Further, any filename mask can be preceded by a tilde character ( '~' ), which specifies that the mask is exclusionary. If a filename matches an exclusionary mask, the file will always be skipped.

 

Wildcard Pattern Examples

 

Here are a few examples of wildcard filename masks:

 

mypicture.bmp - This mask has no wildcard characters, and is therefore a literal match. Only files named "mypicture.bmp" will be included in the duplicate comparison process.
*.bmp - This mask uses the asterisk ('*') character to include any files with a ".bmp" extension in their names.
*.bmp;*gif;*jpg - This is a compound mask, with separate entries separated by semicolons.
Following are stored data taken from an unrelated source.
File: src/rtl/fma64_pkg.sv
`default_nettype none
package fma64_pkg;

	localparam int FRAC_W    = 52;
	localparam int MAN_W     = 53;
	localparam int EXP_W     = 11;
	localparam int WORD_W    = 64;
	// Sum window: addend above the product, two spare bits and a sticky bit below it.
	// The spare bits keep the guard clear of the sticky bit when a subnormal factor
	// leaves the product short.
	localparam int WIN_W     = 166;
	localparam int CHUNK_W   = 16;
	localparam int N_CHUNK   = (WIN_W + CHUNK_W - 1) / CHUNK_W;
	localparam int PAD_W     = N_CHUNK * CHUNK_W - WIN_W;
	localparam int CHUNK_LZ_W = $clog2(CHUNK_W);
	localparam int CHUNK_SEL_W = $clog2(N_CHUNK);

	localparam logic [EXP_W-1:0]  EXP_ALL_ONES = 11'h7ff;
	localparam logic [WORD_W-1:0] QNAN_BITS    = 64'h7ff8_0000_0000_0000;
	localparam logic [WORD_W-1:0] INF_BITS     = 64'h7ff0_0000_0000_0000;

	typedef struct packed {
		logic                  nonzero;
		logic [CHUNK_LZ_W-1:0] lz;
	} chunk_cnt_t;

endpackage
`default_nettype wire

File: src/rtl/fma64_chunk_lzc.sv
`default_nettype none
module fma64_chunk_lzc (
	input  logic [fma64_pkg::WIN_W-1:0] mag,
	output fma64_pkg::chunk_cnt_t       cnt [fma64_pkg::N_CHUNK]
);
	import fma64_pkg::*;

	logic [N_CHUNK*CHUNK_W-1:0] padded;
	logic [CHUNK_W-1:0]         seg;

	assign padded = {{PAD_W{1'b0}}, mag};

	// Leading-zero count inside each chunk; the highest set bit wins.
	always_comb begin
		for (int j = 0; j < N_CHUNK; j++) begin
			seg = padded[j*CHUNK_W +: CHUNK_W];
			cnt[j].nonzero = |seg;
			cnt[j].lz = '0;
			for (int i = 0; i < CHUNK_W; i++) begin
				if (seg[i]) begin
					cnt[j].lz = CHUNK_LZ_W'(CHUNK_W - 1 - i);
				end
			end
		end
	end

endmodule
`default_nettype wire

File: config.mk
export PLATFORM = sky130hd
export DESIGN_NAME = fma64_chunk_lzc
export DESIGN_NICKNAME = d
export VERILOG_FILES = /design/src/rtl/fma64_pkg.sv /design/src/rtl/fma64_chunk_lzc.sv
export SDC_FILE = /design/constraint.sdc
export NUM_CORES = 1
export LEC_CHECK = 0
export BUFFER_PORTS_ARGS = -buffer_cell sky130_fd_sc_hd__buf_2
export CORE_AREA = 4 4 84 86
export DETAILED_ROUTE_END_ITERATION = 16
export DIE_AREA = 0 0 88 90
export PLACE_DENSITY = 0.71
export SYNTH_ARGS = -nofsm -noshare
export SYNTH_HDL_FRONTEND = slang
export SYNTH_SLANG_ARGS = --single-unit
File: constraint.sdc
create_clock -name vclk -period 2.01
set_input_delay 0.201 -clock vclk [all_inputs]
set_output_delay 0.201 -clock vclk [all_outputs]
set_load 0.05 [all_outputs]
This mask will match any ".bmp", ".gif", or ".jpg" files it encounters.
~family*;*.bmp - The first element of this compound mask is preceded by a tilde ('~'), which means that it will excluded any files that start with "family". It will then include any files with a ".bmp" extension in their names.

 

The filename masks section of the Search Filtering docking pane also includes a Presets button, which you can click for easy access to a range of built-in masks. These can help you to get started quickly. Presets can also be customized to suit your needs.

 

Important Note: When using wildcards in filename masks, keep in mind that a mask of '*.*' is subtly different than just '*'. The former requires that a dot (.) be included in the filename, while the latter does not. In other words, the *.* pattern will not match filenames that don't have an extension - if you wish to match these, use just a single asterisk (*) instead.

 

Regular Expressions

 

As noted above, filename masks can also be defined using powerful regular expression syntax. Regular expressions are formulas that can be used to match strings of text that follow some pattern. They allow their users to succinctly express a set of character matching rules that would otherwise require a large number of switches and logical operations.

 

This help file will not provide an in-depth tutorial on the formation of regular expressions, simply because a large number of such tutorials are freely available on the web  (visit your favorite search engine and enter "regular expressions" into the search box to find them).

 

Please keep in mind, however, that there are subtle differences between the regular expression syntax engines that various applications employ. The charts below provide an overview of the regular expression metacharacters and abbreviations supported by Duplicate File Detective.

 

Metacharacter

Meaning

.

Matches any single character.

[ ]

Indicates a character class. Matches any character inside the brackets (for example, [abc] matches "a", "b", and "c").

^

If this metacharacter occurs at the start of a character class, it negates the character class. A negated character class matches any character except those inside the brackets (for example, [^abc] matches all characters except "a", "b", and "c"). If ^ is at the beginning of the regular expression, it matches the beginning of the input (for example, ^[abc] will only match input that begins with "a", "b", or "c").

-

In a character class, indicates a range of characters (for example, [0-9] matches any of the digits "0" through "9").        

?

Indicates that the preceding expression is optional: it matches once or not at all (for example, [0-9][0-9]? matches "2" and "12").

+

Indicates that the preceding expression matches one or more times (for example, [0-9]+ matches "1", "13", "666", and so on).

*

Indicates that the preceding expression matches zero or more times.

??, +?, *?

Non-greedy versions of ?, +, and *. These match as little as possible, unlike the greedy versions which match as much as possible. Example: given the input "<abc><def>", <.*?> matches "<abc>" while <.*> matches "<abc><def>".

( )

Grouping operator. Example: (\d+,)*\d+ matches a list of numbers separated by commas (such as "1" or "1,23,456").

\

Escape character: interpret the next character literally (for example, [0-9]+ matches one or more digits, but [0-9]\+ matches a digit followed by a plus character). Also used for abbreviations (such as \a for any alphanumeric character; see table below). If \ is followed by a number n, it matches the nth match group (starting from 0). Example: <{.*?}>.*?</\0> matches "<head>Contents</head>".

$

At the end of a regular expression, this character matches the end of the input. Example: [0-9]$ matches a digit at the end of the input.

|

Alternation operator: separates two expressions, exactly one of which matches (for example, T|the matches "The" or "the").

!

Negation operator: the expression following ! does not match the input. Example: a!b matches "a" not followed by "b".

 

Abbreviations

 

\a        Any alphanumeric character: ([a-zA-Z0-9])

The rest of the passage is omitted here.